I would like to tell a story and I just wanted to say thank you to all the people who post and a big thanks to Russ Allen. It is a great feeling knowing you are apart of something that you do not have to fear. My firehouse had a young girl pass in a car accident. The rescue and fire people did what we could but it was her time.
I just want to take the time to share what happened after the call and many months later. I myself am a God fearing woman and believe that if I save a life or a memory that it was God's will and not mine. Yes, please do not get me wrong. God gives us knowledge to help on earth but it is in his hands alone about the outcome.
One of our junior members was a good friend of hers and it hit her very hard. A lady that got to the accident recognized the girl and called her parents. The parents arrived just minutes after our Engine got on scene. I was the ALS on the Engine and went straight to the girl after verification that the car was stable. I always throw up a shield to the outside world when I arrive on any scene to do my job and not think with feelings because I am a mother and very empathetic. Well to continue, after I looked up at our Assistant Chief and just shook my head the father of the young girl started shouting "my baby, my baby, please, please help my baby". He begged me to do something and I guess my shield dropped a little because I felt his pain so raw. I thought about my 4 year old daughter and had to pull myself together. After the parents were shown to a police cruiser and was being consoled by others, our Fire Department finished our job and went back to the Firehouse.
We were asked if anyone wanted to talk to a counselor about the event and we all said no. Each time we met we would discuss the scene. I started having dreams and would wake up crying because my mind kept replaying that scene and the face of the girl, I could hear the father again as if he was standing beside me. I prayed about it and asked God to give me strength and comfort. My husband suggested that I talk to my pastor. I did, my pastor is just awesome. We talked about it and I understood then that it was ok to be human even if I knew in my heart that it was her time and there was nothing more that I could do.

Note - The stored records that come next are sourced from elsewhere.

==> config.mk <==
export PLATFORM = sky130hd
export DESIGN_NAME = lap_stopwatch
export DESIGN_NICKNAME = d
export VERILOG_FILES = /design/src/rtl/stopwatch_pkg.sv /design/src/rtl/bcd_digit.sv /design/src/rtl/lap_stopwatch.sv
export SDC_FILE = /design/constraint.sdc
export NUM_CORES = 1
export LEC_CHECK = 0
export CORE_MARGIN = 2
export CORE_UTILIZATION = 40
export DETAILED_ROUTE_END_ITERATION = 16
export PLACE_DENSITY = 0.56
export SLEW_MARGIN = 20
export SYNTH_ARGS = -nofsm -noshare
export SYNTH_HDL_FRONTEND = slang
export SYNTH_HIERARCHICAL = 1
export SYNTH_SLANG_ARGS = --single-unit
==> constraint.sdc <==
create_clock -name clk -period 3.61 [get_ports clk]
set_clock_uncertainty 0.15 [all_clocks]
set_input_delay 0.361 -clock clk [delete_from_list [all_inputs] [get_ports clk]]
set_output_delay 0.361 -clock clk [all_outputs]
set_load 0.02 [all_outputs]
==> src/rtl/stopwatch_pkg.sv <==
// stopwatch_pkg: shared state encoding, BCD width and per-digit modulus for the lap stopwatch
package stopwatch_pkg;
    localparam int BCD_W = 4;
    typedef enum logic [1:0] {STOPPED, RUNNING, LAP} sw_state_t;
    function automatic int digit_mod(input int idx, input bit sexa);
        return (sexa && idx >= 3 && idx % 2 == 1) ? 6 : 10;
    endfunction
endpackage

==> src/rtl/bcd_digit.sv <==
// bcd_digit: one wrapping BCD counter digit counting 0..MAX
module bcd_digit import stopwatch_pkg::*; #(
    parameter int MAX = 9
) (
    input  logic             clk,
    input  logic             reset_n,
    input  logic             clr,
    input  logic             inc,
    output logic [BCD_W-1:0] value,
    output logic             at_max
);
    assign at_max = value == BCD_W'(MAX);
    always_ff @(posedge clk)
        if (!reset_n || clr) value <= '0;
        else if (inc) value <= at_max ? '0 : value + 1'b1;
endmodule

==> src/rtl/lap_stopwatch.sv <==
// lap_stopwatch: BCD stopwatch with prescaler, start/stop and lap-freeze control
module lap_stopwatch import stopwatch_pkg::*; #(
    parameter int NUM_DIGITS  = 4,
    parameter int TICK_DIV    = 1_000_000,
    parameter int SEXAGESIMAL = 0
) (
    input  logic                        clk,
    input  logic                        reset_n,
    input  logic                        start_stop,
    input  logic                        lap_clear,
    output logic [BCD_W*NUM_DIGITS-1:0] digits,
    output logic                        running,
    output logic                        lap_active,
    output logic                        overflow
);
    localparam int PW = $clog2(TICK_DIV);
    sw_state_t                   state, state_nx;
    logic [PW-1:0]               pre;
    logic                        tick, clr, cap;
    logic [NUM_DIGITS-1:0]       inc, at_max;
    logic [BCD_W*NUM_DIGITS-1:0] count, lap_q;
    assign tick       = state != STOPPED && pre == PW'(TICK_DIV - 1);
    assign running    = state != STOPPED;
    assign lap_active = state == LAP;
    // start_stop always wins over a simultaneous lap_clear
    always_comb begin
        clr      = lap_clear && !start_stop && state == STOPPED;
        cap      = lap_clear && !start_stop && state == RUNNING;
        state_nx = start_stop ? (state == STOPPED ? RUNNING : STOPPED)
                 : cap ? LAP
                 : (lap_clear && state == LAP) ? RUNNING : state;
    end
    always_ff @(posedge clk)
        if (!reset_n) begin
            state    <= STOPPED;
            pre      <= '0;
            lap_q    <= '0;
            digits   <= '0;
            overflow <= 1'b0;
        end else begin
            state    <= state_nx;
            pre      <= (clr || tick) ? '0 : state != STOPPED ? pre + 1'b1 : pre;
            lap_q    <= clr ? '0 : cap ? count : lap_q;
            overflow <= clr ? 1'b0 : (tick && &at_max) ? 1'b1 : overflow;
            digits   <= state == LAP ? lap_q : count;
        end
    for (genvar i = 0; i < NUM_DIGITS; i++) begin : g_digit
        if (i == 0) begin : g_lsd
            assign inc[i] = tick;
        end else begin : g_upper
            assign inc[i] = tick && &at_max[i-1:0];
        end
        bcd_digit #(.MAX(digit_mod(i, SEXAGESIMAL != 0) - 1)) u_digit (
            .clk    (clk),
            .reset_n(reset_n),
            .clr    (clr),
            .inc    (inc[i]),
            .value  (count[i*BCD_W +: BCD_W]),
            .at_max (at_max[i])
        );
    end
endmodule

==> impl_metrics.ini <==
[status]
status = complete, no violations

[sta]
rsz0062_at_grt = no
setup_viol = 0
hold_violations = 0
worst_slack_ns = 0.8140
tightest_slew_ns = 0.9651
slew_headroom_pct = 34.75
final.min_clock_period_ns = 2.796
fmax_mhz = 357.7
finalHoldWorstSlack_ns = 0.3023
fin_setup_tns_ns = 0
slew_viol_final = 0
fin_crit_sh_pct = 77.45

[power]
p_switching_uw = 342.3
max-vdd-ir-drop_v = 0.0002037
p_leak_uw = 0.001134
pwr-share-clk_pct = 43.0
seqPwrFrac_pct = 53.3
internal_power_uw = 1138
swShare_pct = 23.12
powerDensity_mw_per_mm2 = 414.1
p_comb_share_pct = 3.7
p_total_uw = 1481

[critical_path]
rr_startpoint = pre[10]$_SDFFE_PP0N_
slowest_stage = or4b_1
required_ns = 3.73
cp_top_family = simple AND/OR/NAND/NOR gates
crit_path_start_kind = flop
crit_fanout = 7
crit_path_end_kind = flop
critPathMaxStageDelay_ns = 0.52
reg2reg_to = g_digit[3].u_digit/value[1]$_SDFFE_PP0P_
path_buf_inv = 0
worstSetupStartpoint = pre[10]$_SDFFE_PP0N_
crit_chain = or4b_1 > or4_4 > nor2_1 > and4_1 > nand2_1 > or3_1 > a21oi_2
worstRegToRegCells = 7
critPathArrivalTime_ns = 2.92
ff2ff_setup_slack_ns = 0.81
path_class = reg -> reg

[cts]
cts_resized = 0
cts_setup_buffers = 0
clk_latency_ns = 0.34
cts_root_buffer = clkbuf_8
cts.sinks = 71
cts_hold_buf = 0
cts_tree = done
cts_inserted_buffers = 9
h-tree-depth = 3
cts.path.max_buffers = 2
clk_pin_slew_ns = 0.08

[logic_synthesis]
synth_top_family_by_area = simple AND/OR/NAND/NOR gates
synth_enable_flop_cells = 0
synth_fa_ha_area_share_pct = 0.4097
synthSimpleGateAreaFrac_pct = 29.86
avgSynthCellArea_sq_um = 8.507
synth-compound-area-share_pct = 14.46
synth.area.mux_share_pct = 0.6964
syn_area_sq_mm = 0.003054
syn-num-nets = 364
seq_area_frac_synth_pct = 46.54
ys_async_sr_fraction_pct = 0
yosysMostFrequentCell = nand2_1
synth_cell_types = 44
synth_seq_cells = 71
synth.top_cell.area_share_pct = 46.54
yosysWarnings = 6
synth_top_cell_by_area = dfxtp_1
synth-main-ff-cell = dfxtp_1
synthXorXnorAreaFrac_pct = 5.449
synth_common_cells = nand2_1, dfxtp_1, a21oi_1
syn_inst = 359
ys_top_cells_by_area = dfxtp_1, nand2_1, a21oi_1, a21boi_0, xnor2_1

[global_route]
grt_max_degree = 24
antenna_found_initial = 0
grtUsageTotal_pct = 16.55
grt.overflow.total = 0
grt_pass1_wl_mm = 11.09
grt_pass1_vias = 2398

[min_path]
hold_class = reg -> reg
holdPathStages = 2
hp-start = overflow$_SDFFE_PP0P_
hold_end = overflow$_SDFFE_PP0P_

[detailed_routing]
drt-initial-drc-count = 80
antenna_left = 0
dr_total_vias = 2496
first_pass_iters = 4
wirelength_mm = 6.385
routed_wire_length_per_instance_um = 13.16
viasPerCell = 5.146
drcViolationCount = 0

[floorplanning]
io_pins = 23
core_area_sq_mm = 0.007331
fp.dieH_um = 91.38
start_util_pct = 41.66
die_x_um = 91.38
num_rows = 31
dieArea_sq_mm = 0.008350

[placed_design]
gp_congestion = 0.8048
dpl.hpwl_mm = 4.235
preCtsSetupSlack_ns = 0.8613
numPortBuffers = 22

[layout]
syn2layout_area_growth_pct = 17.08
n_fill_cell = 709
drive_above_1_share_pct = 10.88
final_nets = 386
final_core_util_pct = 48.78
num_antenna_cells = 0

[job]
drv_cap = 0
-- logic make-up after synthesis --
family	after synthesis
AO/OA/AOI/OAI	70
XOR/XNOR	19
adder cells (fa/ha/maj)	1
buffers and inverters	20
flip-flops	71
multiplexers	2
AND/OR/NAND/NOR	176
-- placed cells by master, fill, tap and decap left out, drive strengths merged, types with 3 or more instances in the layout --
cell	count
a21boi	16
a21oi	34
and2	3
and3b	4
and4	3
and4b	4
buf	5
clkbuf	10
clkdlybuf4s50	22
clkinv	5
dfxtp	71
nand2	81
nand2b	6
nand3	11
nand4	7
nor2	23
nor2b	8
o21ai	10
o31ai	6
or3	7
or4	8
xnor2	10
xor2	9
-- worst reg2reg max path, stage by stage, from the launching register on --
cell and delay (ns):
dfxtp_1 0.37, or4b_1 0.52, or4_4 0.44, nor2_1 0.36, and4_1 0.34, nand2_1 0.10
or3_1 0.33, a21oi_2 0.13
-- per-stage QoR --
stage | area (sq um) | cells
after floorplan | 3054 | 359
after CTS | 3576 | 485
after detailed placement | 3378 | 469
after global routing | 3576 | 485
final | 3576 | 485
after global placement | 3378 | 469
-- sequential cells by signal, summed over array words and instances, names as in the netlist --
register	cells
overflow	1
digits	16
pre	20
state	2
g_digit.u_digit/value	16
lap_q	16
-- worst max path at each step --
stage               slack [ns]                                        to  depth (start not counted)
CTS                       0.82  g_digit[3].u_digit/value[1]$_SDFFE_PP0P_                          7
global route              0.62  g_digit[3].u_digit/value[1]$_SDFFE_PP0P_                          7
finish                    0.81  g_digit[3].u_digit/value[1]$_SDFFE_PP0P_                          7
global placement          0.92  g_digit[3].u_digit/value[1]$_SDFFE_PP0P_                          7
detailed placement        0.86  g_digit[3].u_digit/value[1]$_SDFFE_PP0P_                          7
floorplan                 1.09  g_digit[3].u_digit/value[1]$_SDFFE_PP0P_                          7
-- power by group through the flow --
stage | clock network (uW) | logic, uW | registers [uW]
after detailed placement | 0 | 55.8 | 808
after floorplan | 0 | 35.6 | 805
final | 637 | 54.7 | 789
after CTS | 656 | 56.3 | 789
after global routing | 686 | 60.2 | 790
after global placement | 0 | 55.8 | 807
-- cell type report --
class                   count  area (sq um)  area share [%]
clock buffers              10         137.6           3.849
well taps                  99         123.9           3.464
clock inverters             6         60.06           1.679
inverters                   4         15.01          0.4199
multi-input cells         268          1560           43.63
repair buffers             27         257.7           7.208
flip-flops and latches     71          1421           39.75
-- per-layer routing --
| metal | part of all wire (%) | routed length, um | track usage, % | vias up |
|---|---|---|---|---|
| met4 | 1.3 | 86 | 7.576 | 0 |
| li1 | - | - | - | 1291 |
| met5 | 0 | 0 | 0 | - |
| met2 | 48 | 3044 | 28.19 | 35 |
| met3 | 2.3 | 145 | 3.485 | 9 |
| met1 | 49 | 3109 | 19.90 | 1161 |
Power figures use the tool's default switching activity.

To sum this up, the junior came to me and asked to talk about the scene that she had to know to have peace about it. I did what I could and she looked at me and asked how I dealt with the pain. I told her about my shield and talked to her about my faith which I never did before. She gave me a hug and said, I have heard about your God but, I have never thought about it like that. I continued to talk to her about God and what I went through and told her that even though you have faith you are also human and you struggle. She has not started going to a Church but she did buy a Bible and she is reading it and continues to ask questions. So, what I would like to say is even though we hurt and feel and go through horrible sights and sounds it is ment to happen to strengthen us and to help bring others to the Word.
Thanks for reading and please feel free to talk openly about bad situations. HIPPA is here for a reason but you can talk about bad things that happen on a scene and not be in violation. Bless you all!